»»

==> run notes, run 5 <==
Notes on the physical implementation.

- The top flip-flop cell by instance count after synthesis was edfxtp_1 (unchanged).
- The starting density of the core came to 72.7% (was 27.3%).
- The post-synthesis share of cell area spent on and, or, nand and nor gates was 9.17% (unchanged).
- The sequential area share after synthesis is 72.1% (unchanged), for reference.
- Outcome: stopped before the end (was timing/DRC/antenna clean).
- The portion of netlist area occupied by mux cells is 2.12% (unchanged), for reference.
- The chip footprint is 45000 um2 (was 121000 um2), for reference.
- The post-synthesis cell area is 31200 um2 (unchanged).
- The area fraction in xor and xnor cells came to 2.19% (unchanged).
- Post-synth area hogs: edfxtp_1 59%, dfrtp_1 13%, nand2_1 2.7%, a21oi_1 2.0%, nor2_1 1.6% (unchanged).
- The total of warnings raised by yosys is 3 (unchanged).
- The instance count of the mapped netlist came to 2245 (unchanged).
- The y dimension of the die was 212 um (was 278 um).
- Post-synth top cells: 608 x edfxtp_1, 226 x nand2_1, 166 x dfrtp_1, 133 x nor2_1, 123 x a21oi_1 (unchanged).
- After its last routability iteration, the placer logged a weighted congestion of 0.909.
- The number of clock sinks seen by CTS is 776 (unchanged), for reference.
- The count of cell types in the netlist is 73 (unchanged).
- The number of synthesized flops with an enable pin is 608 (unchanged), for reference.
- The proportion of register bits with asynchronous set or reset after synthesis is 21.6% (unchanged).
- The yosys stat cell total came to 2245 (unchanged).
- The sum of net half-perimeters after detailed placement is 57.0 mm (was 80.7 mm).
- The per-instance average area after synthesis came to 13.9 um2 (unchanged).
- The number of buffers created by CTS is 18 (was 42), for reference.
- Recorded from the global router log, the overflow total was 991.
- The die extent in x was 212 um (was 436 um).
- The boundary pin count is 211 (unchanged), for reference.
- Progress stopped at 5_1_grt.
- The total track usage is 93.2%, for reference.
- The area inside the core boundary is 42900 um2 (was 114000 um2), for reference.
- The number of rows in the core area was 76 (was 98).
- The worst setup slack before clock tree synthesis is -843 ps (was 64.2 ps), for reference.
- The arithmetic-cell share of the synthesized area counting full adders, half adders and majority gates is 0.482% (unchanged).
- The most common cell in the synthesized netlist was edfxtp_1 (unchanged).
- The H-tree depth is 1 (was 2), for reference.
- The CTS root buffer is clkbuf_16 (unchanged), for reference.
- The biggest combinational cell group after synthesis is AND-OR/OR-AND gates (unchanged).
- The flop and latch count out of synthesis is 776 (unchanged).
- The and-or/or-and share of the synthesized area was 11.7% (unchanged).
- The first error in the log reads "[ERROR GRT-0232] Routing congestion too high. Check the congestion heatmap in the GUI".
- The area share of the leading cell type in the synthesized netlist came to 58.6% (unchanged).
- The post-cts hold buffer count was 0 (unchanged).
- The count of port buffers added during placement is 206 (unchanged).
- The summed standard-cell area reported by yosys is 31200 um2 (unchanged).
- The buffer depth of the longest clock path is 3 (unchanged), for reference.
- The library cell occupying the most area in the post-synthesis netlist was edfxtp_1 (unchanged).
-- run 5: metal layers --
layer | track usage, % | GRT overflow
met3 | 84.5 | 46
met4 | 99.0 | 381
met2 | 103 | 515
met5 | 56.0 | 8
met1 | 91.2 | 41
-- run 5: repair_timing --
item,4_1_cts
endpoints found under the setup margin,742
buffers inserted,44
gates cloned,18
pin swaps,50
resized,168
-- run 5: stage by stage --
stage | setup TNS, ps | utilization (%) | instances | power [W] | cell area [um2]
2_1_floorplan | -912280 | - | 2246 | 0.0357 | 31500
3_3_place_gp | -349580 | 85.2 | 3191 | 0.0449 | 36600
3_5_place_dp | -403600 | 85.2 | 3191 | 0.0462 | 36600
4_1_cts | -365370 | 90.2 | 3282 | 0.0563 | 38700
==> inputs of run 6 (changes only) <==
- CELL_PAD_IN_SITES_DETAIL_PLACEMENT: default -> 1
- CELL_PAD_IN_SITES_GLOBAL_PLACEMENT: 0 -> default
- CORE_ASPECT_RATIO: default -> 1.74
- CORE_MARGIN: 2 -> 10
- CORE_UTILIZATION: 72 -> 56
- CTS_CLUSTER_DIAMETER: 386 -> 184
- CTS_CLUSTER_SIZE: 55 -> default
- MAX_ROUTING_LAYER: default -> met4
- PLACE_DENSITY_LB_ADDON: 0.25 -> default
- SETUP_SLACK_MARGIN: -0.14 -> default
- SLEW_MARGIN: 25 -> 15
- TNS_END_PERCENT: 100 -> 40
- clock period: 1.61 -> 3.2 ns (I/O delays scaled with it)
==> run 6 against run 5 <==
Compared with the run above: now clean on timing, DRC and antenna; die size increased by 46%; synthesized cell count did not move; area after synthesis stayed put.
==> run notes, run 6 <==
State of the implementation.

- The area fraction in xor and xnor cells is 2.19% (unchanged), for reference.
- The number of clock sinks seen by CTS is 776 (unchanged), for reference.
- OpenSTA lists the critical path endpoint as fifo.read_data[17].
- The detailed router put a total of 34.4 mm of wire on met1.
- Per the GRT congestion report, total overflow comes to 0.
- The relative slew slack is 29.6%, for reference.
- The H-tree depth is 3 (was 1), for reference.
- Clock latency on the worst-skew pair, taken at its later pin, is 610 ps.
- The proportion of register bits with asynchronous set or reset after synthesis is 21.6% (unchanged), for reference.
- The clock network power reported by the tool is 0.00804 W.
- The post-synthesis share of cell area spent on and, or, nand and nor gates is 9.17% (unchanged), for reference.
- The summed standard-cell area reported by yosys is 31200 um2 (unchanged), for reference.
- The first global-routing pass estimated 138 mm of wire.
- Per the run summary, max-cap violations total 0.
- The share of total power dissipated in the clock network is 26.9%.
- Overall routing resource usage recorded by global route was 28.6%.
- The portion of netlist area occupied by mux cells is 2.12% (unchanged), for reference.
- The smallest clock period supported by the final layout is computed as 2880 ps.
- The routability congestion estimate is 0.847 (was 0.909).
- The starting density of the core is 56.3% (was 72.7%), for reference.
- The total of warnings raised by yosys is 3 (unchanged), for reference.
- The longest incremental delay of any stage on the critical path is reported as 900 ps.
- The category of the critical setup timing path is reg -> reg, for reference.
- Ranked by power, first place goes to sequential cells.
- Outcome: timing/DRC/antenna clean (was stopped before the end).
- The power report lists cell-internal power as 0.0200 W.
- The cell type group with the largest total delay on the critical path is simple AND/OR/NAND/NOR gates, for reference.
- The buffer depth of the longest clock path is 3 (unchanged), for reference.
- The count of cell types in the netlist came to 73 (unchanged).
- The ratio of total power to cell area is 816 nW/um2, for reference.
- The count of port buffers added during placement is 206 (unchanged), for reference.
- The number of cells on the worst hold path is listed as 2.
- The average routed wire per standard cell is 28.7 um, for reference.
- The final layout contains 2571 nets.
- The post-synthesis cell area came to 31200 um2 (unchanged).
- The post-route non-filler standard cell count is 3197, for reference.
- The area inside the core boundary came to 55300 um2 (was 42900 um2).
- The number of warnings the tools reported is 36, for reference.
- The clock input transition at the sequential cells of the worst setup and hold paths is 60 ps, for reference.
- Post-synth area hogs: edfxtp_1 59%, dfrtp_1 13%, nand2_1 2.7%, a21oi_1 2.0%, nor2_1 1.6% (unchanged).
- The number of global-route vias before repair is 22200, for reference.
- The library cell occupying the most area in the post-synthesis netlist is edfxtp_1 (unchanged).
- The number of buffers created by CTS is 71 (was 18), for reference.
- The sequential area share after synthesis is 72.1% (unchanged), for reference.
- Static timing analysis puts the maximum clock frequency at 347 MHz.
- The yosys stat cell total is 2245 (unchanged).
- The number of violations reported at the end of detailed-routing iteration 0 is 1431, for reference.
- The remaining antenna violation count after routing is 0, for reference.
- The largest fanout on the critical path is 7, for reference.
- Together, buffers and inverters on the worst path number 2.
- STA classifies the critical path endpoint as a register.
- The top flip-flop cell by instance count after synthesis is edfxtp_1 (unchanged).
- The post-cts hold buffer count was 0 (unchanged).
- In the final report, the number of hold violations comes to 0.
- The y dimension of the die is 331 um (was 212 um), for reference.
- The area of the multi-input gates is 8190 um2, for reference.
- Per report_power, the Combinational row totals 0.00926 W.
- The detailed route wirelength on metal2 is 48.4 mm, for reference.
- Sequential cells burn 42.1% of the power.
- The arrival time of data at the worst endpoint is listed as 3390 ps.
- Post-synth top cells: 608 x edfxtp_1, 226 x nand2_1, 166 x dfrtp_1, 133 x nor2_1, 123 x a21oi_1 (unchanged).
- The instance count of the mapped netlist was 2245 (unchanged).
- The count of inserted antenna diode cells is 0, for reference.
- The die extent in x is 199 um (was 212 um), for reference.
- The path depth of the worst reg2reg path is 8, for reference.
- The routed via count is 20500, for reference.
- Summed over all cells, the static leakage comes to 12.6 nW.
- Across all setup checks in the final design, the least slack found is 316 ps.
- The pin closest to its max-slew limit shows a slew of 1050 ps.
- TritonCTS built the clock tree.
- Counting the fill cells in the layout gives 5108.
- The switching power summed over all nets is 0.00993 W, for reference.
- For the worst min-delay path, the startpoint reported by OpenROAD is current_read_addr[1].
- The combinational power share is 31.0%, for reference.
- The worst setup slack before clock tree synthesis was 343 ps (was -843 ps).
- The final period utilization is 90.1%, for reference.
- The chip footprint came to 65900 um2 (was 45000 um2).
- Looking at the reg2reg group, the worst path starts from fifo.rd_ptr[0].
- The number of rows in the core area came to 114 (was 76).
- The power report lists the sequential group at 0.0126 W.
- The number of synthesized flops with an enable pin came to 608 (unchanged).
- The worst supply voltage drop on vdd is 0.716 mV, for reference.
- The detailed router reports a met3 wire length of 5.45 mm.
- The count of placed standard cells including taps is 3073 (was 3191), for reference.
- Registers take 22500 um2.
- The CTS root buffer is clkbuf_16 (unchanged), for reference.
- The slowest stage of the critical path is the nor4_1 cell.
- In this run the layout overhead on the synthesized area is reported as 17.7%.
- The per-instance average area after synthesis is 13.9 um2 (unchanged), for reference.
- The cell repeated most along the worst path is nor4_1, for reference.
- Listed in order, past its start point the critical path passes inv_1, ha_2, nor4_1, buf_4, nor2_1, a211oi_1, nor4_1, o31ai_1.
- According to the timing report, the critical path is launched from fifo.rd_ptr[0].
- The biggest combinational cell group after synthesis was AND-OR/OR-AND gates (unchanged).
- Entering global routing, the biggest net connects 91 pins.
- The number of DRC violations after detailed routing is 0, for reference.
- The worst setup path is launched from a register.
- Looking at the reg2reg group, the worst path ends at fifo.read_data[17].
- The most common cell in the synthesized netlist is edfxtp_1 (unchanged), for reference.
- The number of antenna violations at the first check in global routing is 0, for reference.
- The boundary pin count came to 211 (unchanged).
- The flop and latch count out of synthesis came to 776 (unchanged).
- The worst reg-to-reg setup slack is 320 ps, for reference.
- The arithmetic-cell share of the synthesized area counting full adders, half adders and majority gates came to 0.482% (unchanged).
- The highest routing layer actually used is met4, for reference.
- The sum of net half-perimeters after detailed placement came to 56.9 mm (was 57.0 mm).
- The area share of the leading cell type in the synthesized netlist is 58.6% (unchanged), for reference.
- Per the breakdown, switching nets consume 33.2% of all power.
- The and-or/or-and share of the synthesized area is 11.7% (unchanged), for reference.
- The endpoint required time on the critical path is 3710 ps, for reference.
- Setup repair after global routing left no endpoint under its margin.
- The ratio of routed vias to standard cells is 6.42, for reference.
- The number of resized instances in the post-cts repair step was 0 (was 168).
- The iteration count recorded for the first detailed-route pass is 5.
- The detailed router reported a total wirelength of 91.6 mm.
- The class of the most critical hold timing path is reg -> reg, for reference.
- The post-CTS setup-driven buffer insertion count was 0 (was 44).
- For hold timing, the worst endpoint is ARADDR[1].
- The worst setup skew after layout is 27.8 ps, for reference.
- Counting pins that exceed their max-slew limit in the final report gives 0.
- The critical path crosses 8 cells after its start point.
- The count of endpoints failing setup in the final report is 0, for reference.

««

Reproduce verbatim the lines above, from the line with "is 0.482% (unchanged)." through the line with "- The flop and latch count out of synthesis is".

• _Solved problem_
- The arithmetic-cell share of the synthesized area counting full adders, half adders and majority gates is 0.482% (unchanged).
- The most common cell in the synthesized netlist was edfxtp_1 (unchanged).
- The H-tree depth is 1 (was 2), for reference.
- The CTS root buffer is clkbuf_16 (unchanged), for reference.
- The biggest combinational cell group after synthesis is AND-OR/OR-AND gates (unchanged).
- The flop and latch count out of synthesis is 776 (unchanged).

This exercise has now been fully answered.